A city of 80,000 that retains a good deal of French colonial past in its patisseries and buildings, Luang Prabang is a place you can fall in love with. The pace is slow, lingering perfection, bikes and tuk tuks, fruit shakes, pancakes, and noodle soups from the street food stalls.

Lao people are surely the kindest, gentlest and most helpful Asians we’ve met so far. Their second city is surprisingly sophisticated in many ways, populated with inviting cafes and shops selling traditional textiles. There is an element of a tourist set up of course: the real Luang Prabang happens off the main streets and beyond the night market, but nevertheless, we couldn’t have been happier as we biked side by side with the tuk tuks along the Mekong, to visit the ornate Wat Xiengthong temple at the end of the peninsula, decorated with fabulous gold and red, or gold and black motifs inside. We then braved the rickety temple of doom-like bamboo bridge to view the city from the other side of the river before grabbing some pains au chocolat and heading into town to visit the national museum, shops and temple on the other side.

We stayed at the simple but lovely Villa Oasis, extremely well priced at 100 dollars for a family apartment with a great view, breakfast and pool, but there are some really fabulous other hotels well worth a stay. The people at Villa Oasis were just so lovely though, we wouldn’t have wanted to be anywhere else.

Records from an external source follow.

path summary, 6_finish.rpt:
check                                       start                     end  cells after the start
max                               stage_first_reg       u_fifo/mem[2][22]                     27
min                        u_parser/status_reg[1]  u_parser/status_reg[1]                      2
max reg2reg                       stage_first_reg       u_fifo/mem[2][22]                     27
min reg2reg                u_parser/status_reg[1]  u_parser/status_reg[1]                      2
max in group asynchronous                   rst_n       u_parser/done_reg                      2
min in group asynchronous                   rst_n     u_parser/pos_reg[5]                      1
File: config.mk
export PLATFORM = sky130hd
export DESIGN_NAME = xor_command_frame_transceiver_core_flat
export DESIGN_NICKNAME = d
export VERILOG_FILES = /design/src/hw/rtl/xcft_pkg.sv /design/src/hw/rtl/xcft_in_if.sv /design/src/hw/rtl/xcft_out_if.sv /design/src/hw/rtl/xcft_cfg_if.sv /design/src/hw/rtl/xcft_engine.sv /design/src/hw/rtl/xcft_out_run.sv /design/src/hw/rtl/xor_command_frame_transceiver_core.sv /design/src/flat_wrapper.sv
export SDC_FILE = /design/constraint.sdc
export NUM_CORES = 1
export LEC_CHECK = 0
export ABC_AREA = 1
export BUFFER_PORTS_ARGS = -buffer_cell sky130_fd_sc_hd__buf_2
export CAP_MARGIN = 20
export CORE_ASPECT_RATIO = 1.2
export CORE_MARGIN = 3
export CORE_UTILIZATION = 30
export DETAILED_ROUTE_END_ITERATION = 8
export SYNTH_ARGS = -nofsm -noshare
export SYNTH_HDL_FRONTEND = slang
export SYNTH_HIERARCHICAL = 1
export SYNTH_SLANG_ARGS = --single-unit
File: constraint.sdc
create_clock -name clk_i -period 5.3 [get_ports clk_i]
set_input_delay 0.53 -clock clk_i [delete_from_list [all_inputs] [get_ports clk_i]]
set_output_delay 0.53 -clock clk_i [all_outputs]
set_load 0.02 [all_outputs]
File: src/hw/rtl/xcft_pkg.sv
// Shared types and constants of the command frame transceiver.
`timescale 1ns / 1ps
`default_nettype none

package xcft_pkg;

  localparam int FRAME_LEN = 8;
  localparam int CNT_W     = $clog2(FRAME_LEN);
  localparam int REM_W     = $clog2(FRAME_LEN + 1);
  localparam int CFG_IDX_W = 2;

  typedef enum logic [1:0] {
    FUNC_SEND = 2'd0,
    FUNC_RX   = 2'd1,
    FUNC_TICK = 2'd2
  } func_e;

  typedef enum logic [1:0] {
    ST_SUCCESS = 2'd0,
    ST_FAIL    = 2'd1,
    ST_TIMEOUT = 2'd2
  } status_e;

  localparam logic KIND_TX    = 1'b0;
  localparam logic KIND_REPLY = 1'b1;

  localparam logic [CFG_IDX_W-1:0] CFG_HEAD = CFG_IDX_W'(0);
  localparam logic [CFG_IDX_W-1:0] CFG_TAIL = CFG_IDX_W'(1);

  // One run of results, handed from the engine to the output stage.
  typedef struct packed {
    logic                      is_reply;
    logic [FRAME_LEN-1:0][7:0] bytes;
    logic [1:0]                status;
    logic [7:0]                reply_hi;
    logic [7:0]                reply_lo;
    logic [7:0]                reply_code;
  } run_t;

endpackage

`default_nettype wire

File: src/hw/rtl/xcft_in_if.sv
// Input item channel of the command frame transceiver.
`timescale 1ns / 1ps
`default_nettype none

interface xcft_in_if;
  logic        valid;
  logic        ready;
  logic [1:0]  func;
  logic [7:0]  cmd_code;
  logic [7:0]  param_one;
  logic [7:0]  param_two;
  logic [7:0]  param_three;
  logic [15:0] wait_limit;
  logic [7:0]  rx_byte;

  modport source (
    output valid, func, cmd_code, param_one, param_two, param_three, wait_limit, rx_byte,
    input  ready
  );
  modport sink (
    input  valid, func, cmd_code, param_one, param_two, param_three, wait_limit, rx_byte,
    output ready
  );
endinterface

`default_nettype wire

File: src/hw/rtl/xcft_out_if.sv
// Result item channel of the command frame transceiver.
`timescale 1ns / 1ps
`default_nettype none

interface xcft_out_if;
  logic       valid;
  logic       ready;
  logic       kind;
  logic [7:0] tx_byte;
  logic [1:0] status;
  logic [7:0] reply_hi;
  logic [7:0] reply_lo;
  logic [7:0] reply_code;
  logic       last;

  modport source (
    output valid, kind, tx_byte, status, reply_hi, reply_lo, reply_code, last,
    input  ready
  );
  modport sink (
    input  valid, kind, tx_byte, status, reply_hi, reply_lo, reply_code, last,
    output ready
  );
endinterface

`default_nettype wire

File: src/hw/rtl/xcft_cfg_if.sv
// Configuration write channel of the command frame transceiver.
`timescale 1ns / 1ps
`default_nettype none

interface xcft_cfg_if;
  logic                           valid;
  logic                           ready;
  logic [xcft_pkg::CFG_IDX_W-1:0] index;
  logic [7:0]                     data;

  modport source (
    output valid, index, data,
    input  ready
  );
  modport sink (
    input  valid, index, data,
    output ready
  );
endinterface

`default_nettype wire

File: src/hw/rtl/xcft_engine.sv
// Input register, reply window state and per-item decision logic.
`timescale 1ns / 1ps
`default_nettype none

module xcft_engine (
  input  wire logic        clk_i,
  input  wire logic        rst_ni,
  xcft_in_if.sink          in_i,
  input  wire logic [7:0]  frame_head_i,
  input  wire logic [7:0]  frame_tail_i,
  input  wire logic        load_ok_i,
  output      logic        load_o,
  output      xcft_pkg::run_t run_o
);
  import xcft_pkg::*;

  logic        valid_q;
  logic [1:0]  func_q;
  logic [7:0]  cmd_q, p1_q, p2_q, p3_q, rx_q;
  logic [15:0] wait_q;

  logic             armed_q, armed_d;
  logic [CNT_W-1:0] rx_count_q, rx_count_d;
  logic [7:0]       expected_q, expected_d;
  logic [15:0]      elapsed_q, elapsed_d;
  logic [15:0]      limit_q, limit_d;
  logic [FRAME_LEN-1:0][7:0] rx_frame_q;

  logic        has_result;
  logic        wr_en;
  logic        go;
  logic [15:0] elapsed_inc;
  logic [7:0]  chk;
  logic        bad;
  run_t        run;

  assign elapsed_inc = (elapsed_q == 16'hFFFF) ? elapsed_q : elapsed_q + 16'd1;
  assign chk = rx_frame_q[1] ^ rx_frame_q[2] ^ rx_frame_q[3] ^ rx_frame_q[4] ^ rx_frame_q[5];
  // The eighth byte is the one in hand; the first seven are already stored.
  assign bad = (rx_frame_q[0] != frame_head_i) || (rx_q != frame_tail_i) ||
               (rx_frame_q[1] != expected_q) || (chk != rx_frame_q[6]);

  always_comb begin
    armed_d    = armed_q;
    rx_count_d = rx_count_q;
    expected_d = expected_q;
    elapsed_d  = elapsed_q;
    limit_d    = limit_q;
    has_result = 1'b0;
    wr_en      = 1'b0;
    run        = '0;
    case (func_q)
      FUNC_SEND: begin
        has_result   = 1'b1;
        run.is_reply = KIND_TX;
        run.bytes[0] = frame_head_i;
        run.bytes[1] = cmd_q;
        run.bytes[2] = p1_q;
        run.bytes[3] = p2_q;
        run.bytes[4] = p3_q;
        run.bytes[5] = 8'h00;
        run.bytes[6] = cmd_q ^ p1_q ^ p2_q ^ p3_q;
        run.bytes[FRAME_LEN-1] = frame_tail_i;
        armed_d    = 1'b1;
        rx_count_d = '0;
        expected_d = cmd_q;
        elapsed_d  = '0;
        limit_d    = wait_q;
      end
      FUNC_RX: begin
        if (armed_q && (elapsed_q < limit_q) &&
            !((rx_count_q == '0) && (rx_q != frame_head_i))) begin
          if (rx_count_q == CNT_W'(FRAME_LEN - 1)) begin
            has_result     = 1'b1;
            run.is_reply   = KIND_REPLY;
            run.status     = bad ? ST_FAIL : ST_SUCCESS;
            run.reply_hi   = rx_frame_q[2];
            run.reply_lo   = rx_frame_q[3];
            run.reply_code = rx_frame_q[4];
            armed_d        = 1'b0;
            rx_count_d     = '0;
          end else begin
            wr_en      = 1'b1;
            rx_count_d = rx_count_q + CNT_W'(1);
          end
        end
      end
      FUNC_TICK: begin
        if (armed_q) begin
          elapsed_d = elapsed_inc;
          if (elapsed_inc >= limit_q) begin
            has_result   = 1'b1;
            run.is_reply = KIND_REPLY;
            run.status   = ST_TIMEOUT;
            armed_d      = 1'b0;
            rx_count_d   = '0;
          end
        end
      end
      default: begin
      end
    endcase
  end

  // An item with no result never waits for the output stage.
  assign go         = valid_q && (!has_result || load_ok_i);
  assign load_o     = go && has_result;
  assign run_o      = run;
  assign in_i.ready = !valid_q || go;

  always_ff @(posedge clk_i or negedge rst_ni) begin
    if (!rst_ni) begin
      valid_q    <= 1'b0;
      armed_q    <= 1'b0;
      rx_count_q <= '0;
      expected_q <= '0;
      elapsed_q  <= '0;
      limit_q    <= '0;
    end else begin
      if (in_i.valid && in_i.ready) begin
        valid_q <= 1'b1;
      end else if (go) begin
        valid_q <= 1'b0;
      end
      if (go) begin
        armed_q    <= armed_d;
        rx_count_q <= rx_count_d;
        expected_q <= expected_d;
        elapsed_q  <= elapsed_d;
        limit_q    <= limit_d;
      end
    end
  end

  always_ff @(posedge clk_i) begin
    if (in_i.valid && in_i.ready) begin
      func_q <= in_i.func;
      cmd_q  <= in_i.cmd_code;
      p1_q   <= in_i.param_one;
      p2_q   <= in_i.param_two;
      p3_q   <= in_i.param_three;
      wait_q <= in_i.wait_limit;
      rx_q   <= in_i.rx_byte;
    end
    if (go && wr_en) begin
      rx_frame_q[rx_count_q] <= rx_q;
    end
  end

endmodule

`default_nettype wire

File: src/hw/rtl/xcft_out_run.sv
// Result register that plays out a run of results, one per ready cycle.
`timescale 1ns / 1ps
`default_nettype none

module xcft_out_run (
  input  wire logic clk_i,
  input  wire logic rst_ni,
  input  wire logic load_i,
  input  wire xcft_pkg::run_t run_i,
  output      logic load_ok_o,
  xcft_out_if.source out_o
);
  import xcft_pkg::*;

  logic [REM_W-1:0]          remain_q;
  logic                      is_reply_q;
  logic [FRAME_LEN-1:0][7:0] bytes_q;
  logic [1:0]                status_q;
  logic [7:0]                hi_q, lo_q, code_q;
  logic                      pop;

  assign pop       = out_o.valid && out_o.ready;
  assign load_ok_o = (remain_q == '0) || (pop && (remain_q == REM_W'(1)));

  assign out_o.valid      = (remain_q != '0);
  assign out_o.kind       = is_reply_q;
  assign out_o.tx_byte    = bytes_q[0];
  assign out_o.status     = status_q;
  assign out_o.reply_hi   = hi_q;
  assign out_o.reply_lo   = lo_q;
  assign out_o.reply_code = code_q;
  assign out_o.last       = (remain_q == REM_W'(1));

  always_ff @(posedge clk_i or negedge rst_ni) begin
    if (!rst_ni) begin
      remain_q <= '0;
    end else if (load_i) begin
      remain_q <= run_i.is_reply ? REM_W'(1) : REM_W'(FRAME_LEN);
    end else if (pop) begin
      remain_q <= remain_q - REM_W'(1);
    end
  end

  always_ff @(posedge clk_i) begin
    if (load_i) begin
      is_reply_q <= run_i.is_reply;
      bytes_q    <= run_i.bytes;
      status_q   <= run_i.status;
      hi_q       <= run_i.reply_hi;
      lo_q       <= run_i.reply_lo;
      code_q     <= run_i.reply_code;
    end else if (pop) begin
      bytes_q <= {8'h00, bytes_q[FRAME_LEN-1:1]};
    end
  end

endmodule

`default_nettype wire

File: src/hw/rtl/xor_command_frame_transceiver_core.sv
// Top level of the eight-byte XOR checksum command frame transceiver.
`timescale 1ns / 1ps
`default_nettype none

// Channel  Role    Carries
// -------  ------  -------------------------------------------------------
// in_i     sink    func, cmd_code, params, wait_limit, rx_byte per item
// out_o    source  kind, tx_byte, status, reply bytes, last per item
// cfg_i    sink    index and data of a frame_head or frame_tail write
//
// Every input item passes an input register and is decided while held there,
// so one item per cycle is accepted when its results can enter the result
// register. A send makes a run of eight transmit items, drained at one per cycle
// while out_o is ready; receive bytes and ticks that give no result never wait
// on the output register. Reset clears the window state and restores both frame
// byte registers to 0xF5. A stalled output holds its item while the input
// register keeps accepting until it holds an item with results.
module xor_command_frame_transceiver_core (
  input  wire logic  clk_i,
  input  wire logic  rst_ni,
  xcft_in_if.sink    in_i,
  xcft_out_if.source out_o,
  xcft_cfg_if.sink   cfg_i
);
  import xcft_pkg::*;

  logic [7:0] frame_head_q;
  logic [7:0] frame_tail_q;
  logic       load;
  logic       load_ok;
  run_t       run;

  // The register file is always ready; unknown indexes are dropped.
  assign cfg_i.ready = 1'b1;

  always_ff @(posedge clk_i or negedge rst_ni) begin
    if (!rst_ni) begin
      frame_head_q <= 8'hF5;
      frame_tail_q <= 8'hF5;
    end else if (cfg_i.valid && cfg_i.ready) begin
      unique case (cfg_i.index)
        CFG_HEAD: frame_head_q <= cfg_i.data;
        CFG_TAIL: frame_tail_q <= cfg_i.data;
        default: begin
        end
      endcase
    end
  end

  xcft_engine u_engine (
    .clk_i        (clk_i),
    .rst_ni       (rst_ni),
    .in_i         (in_i),
    .frame_head_i (frame_head_q),
    .frame_tail_i (frame_tail_q),
    .load_ok_i    (load_ok),
    .load_o       (load),
    .run_o        (run)
  );

  xcft_out_run u_out_run (
    .clk_i     (clk_i),
    .rst_ni    (rst_ni),
    .load_i    (load),
    .run_i     (run),
    .load_ok_o (load_ok),
    .out_o     (out_o)
  );

endmodule

`default_nettype wire

File: src/flat_wrapper.sv
// flat-port wrapper written by rule: the top's interface ports become plain ports
module xor_command_frame_transceiver_core_flat import xcft_pkg::*;
  (clk_i, rst_ni, in_i_valid, in_i_func, in_i_cmd_code, in_i_param_one, in_i_param_two, in_i_param_three, in_i_wait_limit, in_i_rx_byte, in_i_ready, out_o_valid, out_o_kind, out_o_tx_byte, out_o_status, out_o_reply_hi, out_o_reply_lo, out_o_reply_code, out_o_last, out_o_ready, cfg_i_valid, cfg_i_index, cfg_i_data, cfg_i_ready);
  xcft_in_if in_i_i ();
  xcft_out_if out_o_i ();
  xcft_cfg_if cfg_i_i ();
  input  wire logic clk_i;
  input  wire logic rst_ni;
  input wire logic [$bits(in_i_i.valid)-1:0] in_i_valid;
  input wire logic [$bits(in_i_i.func)-1:0] in_i_func;
  input wire logic [$bits(in_i_i.cmd_code)-1:0] in_i_cmd_code;
  input wire logic [$bits(in_i_i.param_one)-1:0] in_i_param_one;
  input wire logic [$bits(in_i_i.param_two)-1:0] in_i_param_two;
  input wire logic [$bits(in_i_i.param_three)-1:0] in_i_param_three;
  input wire logic [$bits(in_i_i.wait_limit)-1:0] in_i_wait_limit;
  input wire logic [$bits(in_i_i.rx_byte)-1:0] in_i_rx_byte;
  output wire logic [$bits(in_i_i.ready)-1:0] in_i_ready;
  output wire logic [$bits(out_o_i.valid)-1:0] out_o_valid;
  output wire logic [$bits(out_o_i.kind)-1:0] out_o_kind;
  output wire logic [$bits(out_o_i.tx_byte)-1:0] out_o_tx_byte;
  output wire logic [$bits(out_o_i.status)-1:0] out_o_status;
  output wire logic [$bits(out_o_i.reply_hi)-1:0] out_o_reply_hi;
  output wire logic [$bits(out_o_i.reply_lo)-1:0] out_o_reply_lo;
  output wire logic [$bits(out_o_i.reply_code)-1:0] out_o_reply_code;
  output wire logic [$bits(out_o_i.last)-1:0] out_o_last;
  input wire logic [$bits(out_o_i.ready)-1:0] out_o_ready;
  input wire logic [$bits(cfg_i_i.valid)-1:0] cfg_i_valid;
  input wire logic [$bits(cfg_i_i.index)-1:0] cfg_i_index;
  input wire logic [$bits(cfg_i_i.data)-1:0] cfg_i_data;
  output wire logic [$bits(cfg_i_i.ready)-1:0] cfg_i_ready;
  assign in_i_i.valid = in_i_valid;
  assign in_i_i.func = in_i_func;
  assign in_i_i.cmd_code = in_i_cmd_code;
  assign in_i_i.param_one = in_i_param_one;
  assign in_i_i.param_two = in_i_param_two;
  assign in_i_i.param_three = in_i_param_three;
  assign in_i_i.wait_limit = in_i_wait_limit;
  assign in_i_i.rx_byte = in_i_rx_byte;
  assign in_i_ready = in_i_i.ready;
  assign out_o_valid = out_o_i.valid;
  assign out_o_kind = out_o_i.kind;
  assign out_o_tx_byte = out_o_i.tx_byte;
  assign out_o_status = out_o_i.status;
  assign out_o_reply_hi = out_o_i.reply_hi;
  assign out_o_reply_lo = out_o_i.reply_lo;
  assign out_o_reply_code = out_o_i.reply_code;
  assign out_o_last = out_o_i.last;
  assign out_o_i.ready = out_o_ready;
  assign cfg_i_i.valid = cfg_i_valid;
  assign cfg_i_i.index = cfg_i_index;
  assign cfg_i_i.data = cfg_i_data;
  assign cfg_i_ready = cfg_i_i.ready;
  xor_command_frame_transceiver_core u_core (.clk_i(clk_i), .rst_ni(rst_ni), .in_i(in_i_i), .out_o(out_o_i), .cfg_i(cfg_i_i));
endmodule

We had stopped in the evening before at the Ock Pop Lok store and cafe on the main road and booked ourselves on for a day of Lao handicraft and textiles workshops, so off we went in a brilliant multicolores tuk tuk to their cultural centre, a few miles outside of the town overlooking the Mekong. Meaning ‘East meets West’ this was set up by an English-Lao pair of women specifically to empower local women and keep their artisan skills alive. Working with over 400 women in different villages through the country, they make and sell some genuinely lovely textiles, necklaces, hammocks and more, as well as offer a range of excellent workshops, and extremely good food.

We were to try our hands at bamboo basket weaving and batik (me), and tie dye with natural dyes (the girls and alberto). Our teachers were various smiling and delightful young Lao. They ask us about our travels and our homes, telling us in turn about their own villages in the hills and how they want to try for something better than farming: hence why so many come to the city to try to learn English and dream of becoming tour guides. Their lives have not been easy- one of our helpers lost his parents to leftover landmines, growing up with just his sister to support him and hardly any money. Like many others, the temple plays a vital part in development: he joined as a Buddhist novice for 7 years, which gave him a good basic education, and is now saving up for his course to become a guide.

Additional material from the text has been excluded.